Original schema of AO3 data dump; all tag IDs are in one cell, separated by "+". Work IDs have been removed, so there is no primary key.
| Creation Date | Language | Word Count | Restricted or Not | Complete or Not | All Associated Tag IDs |
|---|
I assigned works a unique ID by appending the row number to each record, then split all tag IDs on "+" and pivoted them. Now there are many rows for each work, each with a single Tag ID in the Tag ID cell.
| Row ID | Creation Date | Language | Word Count | Restricted or Not | Complete or Not | Associated Tag ID |
|---|
Here's the code:
setwd("YOUR_WD")
library(tidyverse)
works <- read_csv("ao3works-20210226.csv")
works$ID <- 1:nrow(works)
works_pivot <- separate_rows(works, tags, sep = "\\+")
write_csv(works_pivot, "YOUR_WD/ao3workspivot", na = "NA", append = FALSE, col_names = !append)
I used Tableau Prep to aggregate the AO3 data dump to explore the characteristics of works on AO3 with 75+ tags - see the viz on Tableau Public. As the resulting data set contains only 247 rows, I was able to include it in this repo in case you'd like to play with it.
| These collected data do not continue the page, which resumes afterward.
**src/hdl/tprl_pkg.sv**
```systemverilog
`timescale 1ns / 1ps
`default_nettype none

package tprl_pkg;

  localparam int CHANNELS       = 8;
  localparam int CHAN_BITS      = 3;
  localparam int SAMPLE_BITS    = 24;
  localparam int COEF_BITS      = 24;
  localparam int COEF_FRAC_BITS = 20;

  localparam int PROD_BITS  = SAMPLE_BITS + COEF_BITS;
  localparam int ACC_BITS   = PROD_BITS + 2;
  localparam int SHIFT_BITS = ACC_BITS - COEF_FRAC_BITS;

  localparam int CFG_DATA_BITS = 32;
  localparam int CFG_ADDR_BITS = 4;
  localparam int REG_IDX_BITS  = CFG_ADDR_BITS - 2;

  typedef logic signed [SAMPLE_BITS-1:0] sample_t;
  typedef logic signed [COEF_BITS-1:0]   coef_t;
  typedef logic [CHAN_BITS-1:0]          chan_t;
  typedef logic [REG_IDX_BITS-1:0]       reg_idx_t;

  typedef enum logic {
    OP_FILTER = 1'b0,
    OP_CLEAR  = 1'b1
  } op_t;

  // history word of one channel
  typedef struct packed {
    sample_t y2;
    sample_t y1;
  } hist_t;

  // history write port
  typedef struct packed {
    logic  en;
    chan_t ch;
    hist_t data;
  } hist_wr_t;

  typedef struct packed {
    coef_t a;
    coef_t b;
    coef_t c;
  } coefs_t;

  localparam reg_idx_t REG_COEF_A = REG_IDX_BITS'(0);
  localparam reg_idx_t REG_COEF_B = REG_IDX_BITS'(1);
  localparam reg_idx_t REG_COEF_C = REG_IDX_BITS'(2);

  localparam coef_t COEF_A_RESET = '0;
  localparam coef_t COEF_B_RESET = '0;
  localparam coef_t COEF_C_RESET = coef_t'(1 << COEF_FRAC_BITS);

  localparam sample_t SAMPLE_MAX = {1'b0, {(SAMPLE_BITS-1){1'b1}}};
  localparam sample_t SAMPLE_MIN = {1'b1, {(SAMPLE_BITS-1){1'b0}}};

  localparam logic signed [ACC_BITS-1:0] ACC_ROUND =
    ACC_BITS'(1) << (COEF_FRAC_BITS - 1);

  function automatic logic chan_ok(chan_t ch);
    return {1'b0, ch} < (CHAN_BITS+1)'(CHANNELS);
  endfunction

endpackage

`default_nettype wire

```
**src/hdl/tprl_cfg_regs.sv**
```systemverilog
`timescale 1ns / 1ps
`default_nettype none

module tprl_cfg_regs (
  input  wire logic                                 clk,
  input  wire logic                                 rst_n,
  input  wire logic                                 psel,
  input  wire logic                                 penable,
  input  wire logic                                 pwrite,
  input  wire logic [tprl_pkg::CFG_ADDR_BITS-1:0]   paddr,
  input  wire logic [tprl_pkg::CFG_DATA_BITS-1:0]   pwdata,
  output logic      [tprl_pkg::CFG_DATA_BITS-1:0]   prdata,
  output logic                                      pready,
  output tprl_pkg::coefs_t                          coefs
);

  localparam int EXT_BITS = tprl_pkg::CFG_DATA_BITS - tprl_pkg::COEF_BITS;

  tprl_pkg::coefs_t   coefs_r, coefs_nxt;
  tprl_pkg::reg_idx_t reg_idx;
  tprl_pkg::coef_t    wdata;
  tprl_pkg::coef_t    rd_coef;
  logic               wr_en;

  assign pready  = 1'b1;
  assign reg_idx = paddr[tprl_pkg::CFG_ADDR_BITS-1:2];
  assign wdata   = tprl_pkg::coef_t'(pwdata[tprl_pkg::COEF_BITS-1:0]);
  assign wr_en   = psel && penable && pwrite;
  assign coefs   = coefs_r;

  always_comb begin
    coefs_nxt = coefs_r;
    if (wr_en) begin
      case (reg_idx)
        tprl_pkg::REG_COEF_A: coefs_nxt.a = wdata;
        tprl_pkg::REG_COEF_B: coefs_nxt.b = wdata;
        tprl_pkg::REG_COEF_C: coefs_nxt.c = wdata;
        default: ;  // unmapped: dropped
      endcase
    end
  end

  always_ff @(posedge clk) begin
    if (!rst_n) begin
      coefs_r.a <= tprl_pkg::COEF_A_RESET;
      coefs_r.b <= tprl_pkg::COEF_B_RESET;
      coefs_r.c <= tprl_pkg::COEF_C_RESET;
    end else begin
      coefs_r <= coefs_nxt;
    end
  end

  always_comb begin
    case (reg_idx)
      tprl_pkg::REG_COEF_A: rd_coef = coefs_r.a;
      tprl_pkg::REG_COEF_B: rd_coef = coefs_r.b;
      tprl_pkg::REG_COEF_C: rd_coef = coefs_r.c;
      default:              rd_coef = '0;
    endcase
  end

  assign prdata = {{EXT_BITS{rd_coef[tprl_pkg::COEF_BITS-1]}}, rd_coef};

endmodule

`default_nettype wire

```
Original schema of AO3 data dump; all tag IDs are in one cell, separated by "+". Work IDs have been removed, so there is no primary key.
| Creation Date | Language | Word Count | Restricted or Not | Complete or Not | All Associated Tag IDs |
|---|
I assigned works a unique ID by appending the row number to each record, then aggregated by counting tags on a work; individual tag IDs are dropped at this point. I also removed a few other fields as the numbers of non-EN works, Restricted works, and incomplete works are relatively low.
| Row ID | Creation Date | Word Count | Tag ID Count |
|---|
Next, I manually created two sets of bins using calculated fields - Word Count Bins (from Word Count) and Excess Tags (from Tag ID count), then aggregated Creation Date at the year level.
| Row ID | Year of Creation Date | Word Count | Tag ID Count | Word Count Bins | Excess Tags |
|---|
I then calculated minimum, maximum, and median tag count values for all word count bins; separately, I calculated median tag count for works with excess tags within each word count bin. That created these additional columns:
| Median Tag Count | Min Tag Count | Max Tag Count | Bucketed Median Tag Count |
|---|
The data set is available in this repo.